Tu étais au courant que je n’étais pas l’homme qu’il te fallait, je ne pouvais garder mon silence et vivre dans une île isolée du monde, mon esprit m’en empêchait. Mon cœur me guidait toujours vers ce bleu que j’aime tant ! Il m’hypnotisait et m’hypnotise toujours. Mais là n’est pas la question…
Comment va-t-il ?
Se porte-t-il bien ? Mange-t-il beaucoup ? Pas assez ? A-t-il grossi ? Maigri ? Je sais que ça fait à peine une semaine depuis sa naissance, mais les bébés ne grandissent-ils pas assez vite ? Et…Ce serait stupide de demander à qui ressemble-t-il le plus, il est encore trop jeune…

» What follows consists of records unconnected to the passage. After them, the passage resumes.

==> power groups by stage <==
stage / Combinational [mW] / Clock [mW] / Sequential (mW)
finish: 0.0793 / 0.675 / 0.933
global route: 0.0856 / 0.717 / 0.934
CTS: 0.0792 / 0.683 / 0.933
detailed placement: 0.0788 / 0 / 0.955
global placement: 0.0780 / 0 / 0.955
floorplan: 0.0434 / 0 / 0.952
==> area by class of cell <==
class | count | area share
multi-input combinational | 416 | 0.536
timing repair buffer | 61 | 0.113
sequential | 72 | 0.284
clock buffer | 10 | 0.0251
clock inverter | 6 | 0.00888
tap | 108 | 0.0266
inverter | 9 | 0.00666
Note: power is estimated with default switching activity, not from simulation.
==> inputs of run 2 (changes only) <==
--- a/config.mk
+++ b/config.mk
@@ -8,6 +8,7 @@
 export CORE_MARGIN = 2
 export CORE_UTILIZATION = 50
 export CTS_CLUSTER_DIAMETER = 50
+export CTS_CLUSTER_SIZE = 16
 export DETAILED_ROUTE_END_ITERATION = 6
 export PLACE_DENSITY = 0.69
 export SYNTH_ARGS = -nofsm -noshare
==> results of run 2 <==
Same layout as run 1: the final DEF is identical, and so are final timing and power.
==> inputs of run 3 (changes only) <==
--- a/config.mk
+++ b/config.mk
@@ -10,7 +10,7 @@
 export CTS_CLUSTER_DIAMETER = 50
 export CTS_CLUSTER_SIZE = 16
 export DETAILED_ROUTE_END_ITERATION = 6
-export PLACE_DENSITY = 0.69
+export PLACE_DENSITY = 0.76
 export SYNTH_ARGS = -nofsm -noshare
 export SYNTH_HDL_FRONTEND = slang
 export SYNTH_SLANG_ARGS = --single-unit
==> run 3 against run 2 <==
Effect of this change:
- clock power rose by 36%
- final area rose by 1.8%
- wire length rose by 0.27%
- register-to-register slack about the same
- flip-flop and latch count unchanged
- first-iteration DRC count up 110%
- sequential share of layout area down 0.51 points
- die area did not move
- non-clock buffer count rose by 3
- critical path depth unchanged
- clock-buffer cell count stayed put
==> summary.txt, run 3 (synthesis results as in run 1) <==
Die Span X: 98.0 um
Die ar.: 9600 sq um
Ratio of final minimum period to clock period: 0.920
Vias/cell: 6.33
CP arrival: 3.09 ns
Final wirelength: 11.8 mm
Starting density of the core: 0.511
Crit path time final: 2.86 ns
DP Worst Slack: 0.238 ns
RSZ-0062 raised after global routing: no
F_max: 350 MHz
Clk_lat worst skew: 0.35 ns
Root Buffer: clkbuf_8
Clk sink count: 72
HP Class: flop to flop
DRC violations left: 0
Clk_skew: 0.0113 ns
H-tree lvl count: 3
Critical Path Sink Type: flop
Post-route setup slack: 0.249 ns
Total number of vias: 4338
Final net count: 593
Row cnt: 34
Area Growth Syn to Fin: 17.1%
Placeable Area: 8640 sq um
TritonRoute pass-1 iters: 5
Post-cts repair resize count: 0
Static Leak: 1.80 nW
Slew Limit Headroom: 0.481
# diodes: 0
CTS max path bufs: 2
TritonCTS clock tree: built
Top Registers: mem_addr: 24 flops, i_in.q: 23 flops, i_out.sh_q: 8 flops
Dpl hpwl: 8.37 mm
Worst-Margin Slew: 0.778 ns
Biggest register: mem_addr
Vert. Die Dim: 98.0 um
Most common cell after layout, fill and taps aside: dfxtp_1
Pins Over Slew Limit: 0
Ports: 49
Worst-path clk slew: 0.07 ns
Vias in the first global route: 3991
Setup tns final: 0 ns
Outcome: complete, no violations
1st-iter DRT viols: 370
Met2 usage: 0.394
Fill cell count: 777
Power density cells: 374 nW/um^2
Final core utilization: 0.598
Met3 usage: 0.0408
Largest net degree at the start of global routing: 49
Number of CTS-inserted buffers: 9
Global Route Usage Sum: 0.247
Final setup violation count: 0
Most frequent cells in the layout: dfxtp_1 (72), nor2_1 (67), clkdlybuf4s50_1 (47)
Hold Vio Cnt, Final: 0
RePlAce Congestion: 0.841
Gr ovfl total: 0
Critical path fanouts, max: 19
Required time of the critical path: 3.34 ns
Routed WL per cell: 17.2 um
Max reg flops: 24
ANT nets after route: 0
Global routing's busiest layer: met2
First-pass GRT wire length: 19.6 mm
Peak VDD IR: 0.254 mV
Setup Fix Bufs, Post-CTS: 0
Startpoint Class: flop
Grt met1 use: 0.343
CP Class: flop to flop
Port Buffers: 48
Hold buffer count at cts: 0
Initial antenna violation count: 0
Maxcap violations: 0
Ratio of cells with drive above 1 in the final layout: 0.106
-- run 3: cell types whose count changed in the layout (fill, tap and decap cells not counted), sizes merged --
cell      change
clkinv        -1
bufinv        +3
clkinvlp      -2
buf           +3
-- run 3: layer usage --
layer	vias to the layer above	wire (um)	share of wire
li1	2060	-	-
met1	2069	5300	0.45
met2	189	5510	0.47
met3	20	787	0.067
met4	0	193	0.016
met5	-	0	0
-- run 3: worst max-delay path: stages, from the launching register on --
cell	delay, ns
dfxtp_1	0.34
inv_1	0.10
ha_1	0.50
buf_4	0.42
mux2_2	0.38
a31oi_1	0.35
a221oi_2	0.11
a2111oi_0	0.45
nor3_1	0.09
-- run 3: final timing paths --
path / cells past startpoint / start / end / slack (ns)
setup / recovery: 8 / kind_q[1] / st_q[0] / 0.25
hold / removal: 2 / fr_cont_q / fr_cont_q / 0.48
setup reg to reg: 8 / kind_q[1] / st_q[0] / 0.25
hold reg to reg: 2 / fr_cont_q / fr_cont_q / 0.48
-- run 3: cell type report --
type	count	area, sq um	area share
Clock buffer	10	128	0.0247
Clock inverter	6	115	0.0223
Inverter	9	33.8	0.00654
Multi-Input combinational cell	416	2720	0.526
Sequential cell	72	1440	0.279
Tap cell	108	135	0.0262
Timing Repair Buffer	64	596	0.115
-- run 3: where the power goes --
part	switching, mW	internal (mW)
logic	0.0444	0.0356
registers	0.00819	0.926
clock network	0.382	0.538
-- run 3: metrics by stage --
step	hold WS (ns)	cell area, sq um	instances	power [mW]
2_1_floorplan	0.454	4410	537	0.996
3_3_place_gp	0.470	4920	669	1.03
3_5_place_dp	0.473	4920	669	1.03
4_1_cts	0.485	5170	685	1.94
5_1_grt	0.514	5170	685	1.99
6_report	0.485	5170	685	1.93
`config.mk`:
```
export PLATFORM = sky130hd
export DESIGN_NAME = trig_accept_ctrl
export DESIGN_NICKNAME = d
export VERILOG_FILES = /design/src/rtl/trig_accept_pkg.sv /design/src/rtl/trig_busy_unit.sv /design/src/rtl/trig_cal_seq.sv /design/src/rtl/trig_event_book.sv /design/src/rtl/trig_accept_ctrl.sv
export SDC_FILE = /design/constraint.sdc
export NUM_CORES = 1
export LEC_CHECK = 0
export CAP_MARGIN = 20
export CORE_MARGIN = 4
export CORE_UTILIZATION = 45
export DETAILED_ROUTE_END_ITERATION = 10
export DONT_BUFFER_PORTS = 1
export SETUP_SLACK_MARGIN = 0.05
export SYNTH_ARGS = -nofsm -noshare
export SYNTH_HDL_FRONTEND = slang
export SYNTH_SLANG_ARGS = --single-unit
```
`constraint.sdc`:
```
create_clock -name clk -period 3.2 [get_ports clk]
set_input_delay 0.32 -clock clk [delete_from_list [all_inputs] [get_ports clk]]
set_output_delay 0.32 -clock clk [all_outputs]
set_load 0.01 [all_outputs]
```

Je dois te laisser, le capitaine m’appelle. Mais sache que c’est avec regret et désolation que je termine cette lettre. Ta voix me manque, tes touchés, ton sourire, tout me manque ! Je me languis déjà de toi.
Avec tout mon amour,
Albert. »
Il eut un silence religieux autour du Trio ; les deux frères furent ahuris par le contenu de la lettre, ils ne surent quoi dire, quoi faire devant l’expression de leur aîné. C’était un mélange de tristesse, de surprise et de joie. Depuis son plus jeune âge, sa mère ne lui avait jamais parlé de son père, seulement qu’il était parti en mer et n’était plus jamais revenu, qu’il les avait abandonnés tous les deux pour réaliser un rêve éphémère. Il n’avait jamais compris le comportement de sa mère malgré ses faibles explications, il avait toujours pensé que ce n’était pas une raison de le haïr. Néanmoins, il n’avait pas voulu en savoir plus.
Mais la réponse était là, sous ses yeux !
« -J’aimerais être seul. Avait-il annoncé d’une voix trop calme au goût des jumeaux. »
Walfrid allait répliquer, mais fut retenu par son frère qui lui fit comprendre d’un simple regard de le laisser à sa guise. Ils se levèrent et quittèrent Ansfrid, resté dans la pénombre de la nuit. Il soupira doucement et contempla la première lettre, elle était simple et blanche, salie et vieillie par les années.
Etait-ce ce qu’il voulait ? Devait-il les lire et connaître enfin la vérité cachée ? Ou était-ce plus sage de brûler ces lettres et faire comme si elles n’avaient jamais existé ? La deuxième option lui semblait meilleure ; ignorer, oublier et vivre, voilà ce qu’il voulait. Pourtant, son cœur lui criait de les lires. Comment pourrait-il comprendre sa mère sinon ? Justement…Il avait peur de la comprendre, peur de juger son père, peur de le haïr par ses actions et gestes indésirables…Ou pire ! Comprendre son père et se révolter contre sa mère. Le brun avait toujours eu un penchant pour la mer, pour les navires et l’aventure -comme son père d’après Odal, il était effrayé que l’envie de la quitter et de voyager le submerge et le possède pour de bon.
Ansfrid était déchiré entre sa mère qu’il chérissait et son père qu’il n’avait jamais connu.